## AIML331 Assignment 3 Continued
### crowelenn, 300607096

In the second part of this assignment, the focus is on using vision transformers for image classification.

#### Setup

In [1]:
from dataset_wrapper import get_pet_datasets
import torch
import torch.nn as nn
from torch.utils.tensorboard import SummaryWriter

In [2]:
train_dataset, val_dataset, test_dataset = get_pet_datasets(img_width=128, img_height=128,root_path='./data' )

In [3]:
print(f"Loaded data, train = {len(train_dataset)}, test = {len(test_dataset)}")

Loaded data, train = 5719, test = 716


In [4]:
print(torch.cuda.is_available())
compute_device = torch.device('cuda:0')

True


In [5]:
# load the datasets
batch_size = 32
training_dataloader = torch.utils.data.DataLoader(train_dataset, batch_size=batch_size, shuffle=True)

validation_dataloader = torch.utils.data.DataLoader(val_dataset, batch_size=batch_size, shuffle=True)

testing_dataloader = torch.utils.data.DataLoader(test_dataset, batch_size=batch_size, shuffle=True)

### Building the vision transformer

In [6]:
import numpy as np
def get_embedding(positions, dim):
    position = torch.arange(positions).unsqueeze(1)
    div_term = torch.exp(torch.arange(0, dim, 2) * (-np.log(10000.0) / dim))

    pe = torch.zeros(positions, dim)
    pe[:, 0::2] = torch.sin(position * div_term)
    pe[:, 1::2] = torch.cos(position * div_term)

    return pe.unsqueeze(0)

def image_to_patch(x, patch_size):
    B, C, H, W = x.shape
    x = x.reshape(B, C, H//patch_size, patch_size, W//patch_size, patch_size)
    x = x.permute(0, 2, 4, 1, 3, 5)
    x = x.flatten(1,2)
    return x

In [7]:
class AttentionBlock(nn.Module):
    def __init__(self, embedding_dims, hidden_dims, count_heads, dropout=0.2):
        super().__init__()

        self.layer_normalisation_1 = nn.LayerNorm(embedding_dims)
        self.Attention = nn.MultiheadAttention(embedding_dims, num_heads=count_heads, dropout=dropout)
        self.layer_normalisation_2 = nn.LayerNorm(embedding_dims)
        self.Linear = nn.Sequential(
            nn.Linear(embedding_dims, hidden_dims),
            nn.ReLU(),
            nn.Dropout(dropout),
            nn.Linear(hidden_dims, embedding_dims),
            nn.Dropout(dropout)
        )

    def forward(self, input_x):
        input_norm = self.layer_normalisation_1(input_x)
        attention_out, _ = self.Attention(input_norm, input_norm, input_norm)
        input_x = input_x + attention_out

        norm_out = self.layer_normalisation_2(input_x)
        input_x = input_x + self.Linear(norm_out)

        return input_x

In [8]:
class PetsViT(nn.Module):
    def __init__(self, embedding_dims=60, hidden_dims=256, channels=3, count_heads=3, count_layers=3, classes=4, patch_size=16, input_dims=128, dropout=0.2, learnable_positional_embeddings=False):
        super().__init__()

        self.count_patches = (input_dims//patch_size)*(input_dims//patch_size)
        self.patch_size = patch_size

        # neural net layers
        self.input_layer = nn.Linear(channels*(patch_size*patch_size), embedding_dims)
        self.transformer = nn.Sequential(*[AttentionBlock(embedding_dims, hidden_dims, count_heads, dropout=dropout) for _ in range(count_layers)])
        self.mlp = nn.Sequential(
            nn.LayerNorm(embedding_dims),
            nn.Linear(embedding_dims, classes)
        )
        self.dropout = nn.Dropout(dropout)

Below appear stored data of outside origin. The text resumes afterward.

[config.mk]
export PLATFORM = sky130hd
export DESIGN_NAME = utils_mul_booth_iter
export DESIGN_NICKNAME = d
export VERILOG_FILES = /design/src/rtl/utils_mul_booth_iter.sv
export SDC_FILE = /design/constraint.sdc
export NUM_CORES = 1
export LEC_CHECK = 0
export BUFFER_PORTS_ARGS = -buffer_cell sky130_fd_sc_hd__buf_2
export CAP_MARGIN = 20
export CORE_MARGIN = 2
export CORE_UTILIZATION = 55
export CTS_CLUSTER_SIZE = 30
export DETAILED_ROUTE_END_ITERATION = 8
export MAX_ROUTING_LAYER = met4
export PLACE_DENSITY_LB_ADDON = 0.1
export SETUP_SLACK_MARGIN = 0.02
export SYNTH_ARGS = -nofsm -noshare
export SYNTH_HDL_FRONTEND = slang
export SYNTH_SLANG_ARGS = --single-unit
export TNS_END_PERCENT = 10
[constraint.sdc]
create_clock -name clk -period 12.9 [get_ports clk]
set_clock_uncertainty 0.05 [all_clocks]
set_input_delay 1.29 -clock clk [delete_from_list [all_inputs] [get_ports clk]]
set_output_delay 1.29 -clock clk [all_outputs]
set_load 0.02 [all_outputs]
[src/rtl/utils_mul_booth_iter.sv]
// Iterative radix-4 Booth multiplier: one partial product per cycle, DW/2+1 steps per op.
// Handles signed and unsigned operands exactly by extending both operands by two bits.
module utils_mul_booth_iter #(
  parameter int DW = 8
) (
  input  logic            clk,
  input  logic            rst_n,
  input  logic            in_valid,
  output logic            in_ready,
  input  logic            in_signed,
  input  logic [DW-1:0]   in_a,
  input  logic [DW-1:0]   in_b,
  output logic            out_valid,
  input  logic            out_ready,
  output logic [2*DW-1:0] out_p
);

  localparam int N  = DW / 2 + 1;
  localparam int EW = DW + 2;
  localparam int AW = 2 * DW + 2;
  localparam int CW = $clog2(N);

  typedef enum logic [1:0] {
    IDLE = 2'd0,
    CALC = 2'd1,
    DONE = 2'd2
  } state_t;

  state_t          state;
  logic [EW-1:0]   a_ext;
  logic [EW-1:0]   b_ext;
  logic [AW-1:0]   acc;
  logic [CW-1:0]   cnt;

  logic [EW:0]     b_win;
  logic [2:0]      triple;
  logic [EW:0]     mag;
  logic            neg;
  logic [AW-1:0]   pp_ext;
  logic [AW-1:0]   pp_sh;
  logic [AW-1:0]   acc_next;

  // Handshakes: a transfer happens on a rising edge where valid and ready are both high;
  // valid never depends on ready, and a raised out_valid holds with stable data until taken.
  assign in_ready = (state == IDLE);

  // b_win appends the implicit B[-1]=0 below the multiplier.
  assign b_win  = {b_ext, 1'b0};
  assign triple = 3'(b_win >> {cnt, 1'b0});

  always_comb begin
    mag = '0;
    neg = 1'b0;
    case (triple)
      3'b001, 3'b010: mag = {a_ext[EW-1], a_ext};
      3'b011:         mag = {a_ext, 1'b0};
      3'b100: begin
        mag = {a_ext, 1'b0};
        neg = 1'b1;
      end
      3'b101, 3'b110: begin
        mag = {a_ext[EW-1], a_ext};
        neg = 1'b1;
      end
      default: ;
    endcase
    pp_ext   = {{(AW-EW-1){mag[EW]}}, mag};
    pp_sh    = pp_ext << {cnt, 1'b0};
    // Two's-complement negation with the +1 carried into the same add.
    acc_next = acc + (neg ? ~pp_sh : pp_sh) + AW'(neg);
  end

  always_ff @(posedge clk or negedge rst_n) begin
    if (!rst_n) begin
      state     <= IDLE;
      a_ext     <= '0;
      b_ext     <= '0;
      acc       <= '0;
      cnt       <= '0;
      out_valid <= 1'b0;
      out_p     <= '0;
    end else begin
      case (state)
        IDLE: begin
          if (in_valid) begin
            a_ext <= in_signed ? {{2{in_a[DW-1]}}, in_a} : {2'b00, in_a};
            b_ext <= in_signed ? {{2{in_b[DW-1]}}, in_b} : {2'b00, in_b};
            acc   <= '0;
            cnt   <= '0;
            state <= CALC;
          end
        end
        CALC: begin
          acc <= acc_next;
          cnt <= cnt + 1'b1;
          if (cnt == CW'(N - 1)) begin
            out_p     <= acc_next[2*DW-1:0];
            out_valid <= 1'b1;
            state     <= DONE;
          end
        end
        DONE: begin
          if (out_ready) begin
            out_valid <= 1'b0;
            state     <= IDLE;
          end
        end
        default: state <= IDLE;
      endcase
    end
  end

endmodule
==> src/rtl/ascii_scroller_pkg.sv <==
// Shared types and constants for the ASCII scroll sequencer.
package ascii_scroll_pkg;

    // Sequencer states.
    typedef enum logic {
        IDLE   = 1'b0,
        SCROLL = 1'b1
    } scroll_state_t;

    // Width of one display lane (one ASCII code).
    localparam int ASCII_W = 8;

    // Code shown on a lane that has no character to display.
    localparam logic [ASCII_W-1:0] ASCII_BLANK = 8'h20;

endpackage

        self.cls_token = nn.Parameter(torch.randn(1, 1, embedding_dims))
        if learnable_positional_embeddings:
            # or just False?
            self.position_embeddings = nn.Parameter(torch.randn(1, 1 + self.count_patches, embedding_dims))
        else:
            self.register_buffer('position_embeddings', get_embedding(1 + self.count_patches, embedding_dims))

    def forward(self, x):
        x = image_to_patch(x, self.patch_size)
        x = x.flatten(2,4)
        B, T, _ = x.shape
        x = self.input_layer(x)

        cls_token = self.cls_token.repeat(B, 1, 1)
        x = torch.cat([cls_token, x], dim=1)
        x = x + self.position_embeddings[:,:T+1]

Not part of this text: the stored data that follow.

[src/rtl/aurora_link_sequencer.sv]
// Aurora 64b66b bring-up/recovery sequencer in the sysClk domain.
// Optional soft-error counter enabled by defining AURORA_SEQ_ERR_COUNT_EN.
module aurora_link_sequencer
   import aurora_seq_pkg::*;
#(
   parameter int PMA_INIT_CYCLES    = 1024,
   parameter int RESET_LEAD_CYCLES  = 128,
   parameter int CHANNEL_UP_TIMEOUT = 65536,
   parameter int HOLDOFF_CYCLES     = 4096,
   parameter int MAX_RETRIES        = 7,
   parameter int CNT_WIDTH          = 24
) (
   input  logic        sysClk,
   input  logic        sysReset,
   input  logic        enable,
   input  logic        restartStrobe,
   input  logic        channelUp,
   input  logic        laneUp,
   input  logic        hardErr,
   input  logic        mmcmNotLocked,
`ifdef AURORA_SEQ_ERR_COUNT_EN
   input  logic        softErr,
   output logic [15:0] errCount,
`endif
   output logic        mgtReset,
   output logic        pmaInit,
   output logic        linkUp,
   output logic        fault,
   output logic [2:0]  state,
   output logic [3:0]  retryCount
);

`ifdef AURORA_SEQ_ERR_COUNT_EN
   localparam int SYNC_SOFT_ERR = STATUS_WIDTH;
   localparam int SYNC_W        = STATUS_WIDTH + 1;
`else
   localparam int SYNC_W        = STATUS_WIDTH;
`endif
   localparam logic [SYNC_W-1:0] SYNC_RESET = SYNC_W'(1) << SYNC_MMCM;

   localparam logic [CNT_WIDTH-1:0] LEAD_LAST    = CNT_WIDTH'(RESET_LEAD_CYCLES - 1);
   localparam logic [CNT_WIDTH-1:0] PMA_LAST     = CNT_WIDTH'(PMA_INIT_CYCLES - 1);
   localparam logic [CNT_WIDTH-1:0] TIMEOUT_LAST = CNT_WIDTH'(CHANNEL_UP_TIMEOUT - 1);
   localparam logic [CNT_WIDTH-1:0] HOLDOFF_LAST = CNT_WIDTH'(HOLDOFF_CYCLES - 1);

   logic [SYNC_W-1:0]    rawStatus;
   logic [SYNC_W-1:0]    syncStatus;
   seqState_e            curState;
   seqState_e            nextState;
   seqOut_t              nextOut;
   logic [CNT_WIDTH-1:0] cnt;
   logic                 restartHit;
   logic                 clearRetry;
   logic                 bumpRetry;
   logic                 timed;
   logic                 chUpSync;
   logic                 laneUpSync;
   logic                 hardErrSync;
   logic                 mmcmSync;

`ifdef AURORA_SEQ_ERR_COUNT_EN
   assign rawStatus = {softErr, mmcmNotLocked, hardErr, laneUp, channelUp};
`else
   assign rawStatus = {mmcmNotLocked, hardErr, laneUp, channelUp};
`endif

   sync_2ff #(.WIDTH(SYNC_W), .RESET_VAL(SYNC_RESET)) statusSync (
      .clk (sysClk),
      .rst (sysReset),
      .d   (rawStatus),
      .q   (syncStatus)
   );

   assign chUpSync    = syncStatus[SYNC_CH_UP];
   assign laneUpSync  = syncStatus[SYNC_LANE_UP];
   assign hardErrSync = syncStatus[SYNC_HARD_ERR];
   assign mmcmSync    = syncStatus[SYNC_MMCM];

   always_comb begin
      nextState  = curState;
      restartHit = 1'b0;
      clearRetry = 1'b0;
      if (!enable) begin
         nextState = IDLE;
      end else if (restartStrobe) begin
         nextState  = RST_LEAD;
         restartHit = 1'b1;
         clearRetry = 1'b1;
      end else begin
         case (curState)
            IDLE:      nextState = RST_LEAD;
            RST_LEAD:  if (cnt == LEAD_LAST) nextState = PMA_HOLD;
            PMA_HOLD:  if (cnt == PMA_LAST) nextState = RST_TRAIL;
            // Lead time must have elapsed and the MMCM must be locked before releasing reset
            RST_TRAIL: if (cnt >= LEAD_LAST && !mmcmSync) nextState = WAIT_UP;
            WAIT_UP: begin
               if (hardErrSync) begin
                  nextState = RETRY;
               end else if (chUpSync && laneUpSync) begin
                  nextState  = UP;
                  clearRetry = 1'b1;
               end else if (cnt == TIMEOUT_LAST) begin
                  nextState = RETRY;
               end
            end
            UP:        if (!chUpSync || hardErrSync || mmcmSync) nextState = RETRY;
            RETRY: begin
               if (MAX_RETRIES != 0 && int'(retryCount) >= MAX_RETRIES) nextState = FAULT;
               else if (cnt == HOLDOFF_LAST) nextState = RST_LEAD;
            end
            FAULT:     nextState = FAULT;
            default:   nextState = IDLE;
         endcase
      end
   end

   assign bumpRetry = (nextState == RETRY) && (curState != RETRY);
   assign timed     = curState inside {RST_LEAD, PMA_HOLD, RST_TRAIL, WAIT_UP, RETRY};
   assign nextOut   = decodeOutputs(nextState);

   // Outputs are registered from the next state so they always match the state register
   always_ff @(posedge sysClk) begin
      if (sysReset) begin
         curState   <= IDLE;
         cnt        <= '0;
         retryCount <= '0;
         mgtReset   <= 1'b1;
         pmaInit    <= 1'b1;
         linkUp     <= 1'b0;
         fault      <= 1'b0;
      end else begin
         curState <= nextState;
         if (restartHit || nextState != curState) cnt <= '0;
         else if (timed && cnt != '1)             cnt <= cnt + 1'b1;
         if (clearRetry)                            retryCount <= '0;
         else if (bumpRetry && retryCount != 4'hF)  retryCount <= retryCount + 1'b1;
         {mgtReset, pmaInit, linkUp, fault} <= nextOut;
      end
   end

   assign state = curState;

`ifdef AURORA_SEQ_ERR_COUNT_EN
   logic softPrev;

   always_ff @(posedge sysClk) begin
      if (sysReset) begin
         softPrev <= 1'b0;
         errCount <= '0;
      end else begin
         softPrev <= syncStatus[SYNC_SOFT_ERR];
         if (nextState == RST_LEAD && (curState != RST_LEAD || restartHit))
            errCount <= '0;
         else if (curState == UP && syncStatus[SYNC_SOFT_ERR] && !softPrev && errCount != 16'hFFFF)
            errCount <= errCount + 1'b1;
      end
   end
`endif

endmodule

[config.mk]
export PLATFORM = sky130hd
export DESIGN_NAME = aurora_link_sequencer
export DESIGN_NICKNAME = d
export VERILOG_FILES = /design/src/rtl/aurora_seq_pkg.sv /design/src/rtl/aurora_link_sequencer_sync_2ff.sv /design/src/rtl/aurora_link_sequencer.sv
export SDC_FILE = /design/constraint.sdc
export NUM_CORES = 1
export LEC_CHECK = 0
export BUFFER_PORTS_ARGS = -buffer_cell sky130_fd_sc_hd__buf_2
export CORE_ASPECT_RATIO = 1.75
export CORE_MARGIN = 2
export CORE_UTILIZATION = 55
export DETAILED_ROUTE_END_ITERATION = 16
export PLACE_DENSITY = 0.78
export REMOVE_ABC_BUFFERS = 1
export SYNTH_ARGS = -nofsm -noshare
export SYNTH_HDL_FRONTEND = slang
export SYNTH_HIERARCHICAL = 1
export SYNTH_SLANG_ARGS = --single-unit
export TNS_END_PERCENT = 5
[constraint.sdc]
create_clock -name sysClk -period 3.16 [get_ports sysClk]
set_clock_uncertainty 0.05 [all_clocks]
set_input_delay 0.474 -clock sysClk [delete_from_list [all_inputs] [get_ports sysClk]]
set_output_delay 0.474 -clock sysClk [all_outputs]
set_load 0.01 [all_outputs]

        x = self.dropout(x)
        x = x.transpose(0, 1)
        x = self.transformer(x)

        cls = x[0]
        out = self.mlp(cls)
        return out

#### Copy the train & test functions from the previous question

In [9]:
def reset_weights(m):
    if isinstance(m, (nn.Linear, nn.Conv2d)):
        m.reset_parameters()

def do_training(model, experiment_name, criterion, optimizer, num_epochs=20, patience=5):
    writer = SummaryWriter('runs/'+experiment_name)

    min_validation_loss = None
    best_model_state = None # store the best model here. Re-instate this if early stopping is triggered
    wait = 0

    model.apply(reset_weights)

    steps = len(training_dataloader)
    for epoch in range(num_epochs): # epoch iteration loop
        model.train()
        train_loss_epoch_total = 0
        batches_count = 0

        for i, (images, labels) in enumerate(training_dataloader):

            if i == 0:
                writer.add_graph(model, images.to(compute_device))
            images = images.to(compute_device)
            labels = labels.to(compute_device)

            # forwards
            outputs = model(images)
            loss = criterion(outputs, labels)

            # backpropogation
            optimizer.zero_grad()
            loss.backward()
            optimizer.step()

            train_loss_epoch_total += loss.item()
            batches_count += 1

        train_loss = train_loss_epoch_total / batches_count
        writer.add_scalar('Loss/train', train_loss, epoch+1)

        # validation accuracy
        model.eval()
        with torch.no_grad():
            correct = 0
            total = 0
            val_loss_epoch_total = 0
            val_batches_count = 0

            for images, labels in validation_dataloader:
                images = images.to(compute_device)
                labels = labels.to(compute_device)
                outputs = model(images)
                val_loss = criterion(outputs, labels)

                val_loss_epoch_total += val_loss.item()
                val_batches_count += 1

                _, predicted = torch.max(outputs.data, 1)
                total += labels.size(0)
                correct += (predicted == labels).sum().item()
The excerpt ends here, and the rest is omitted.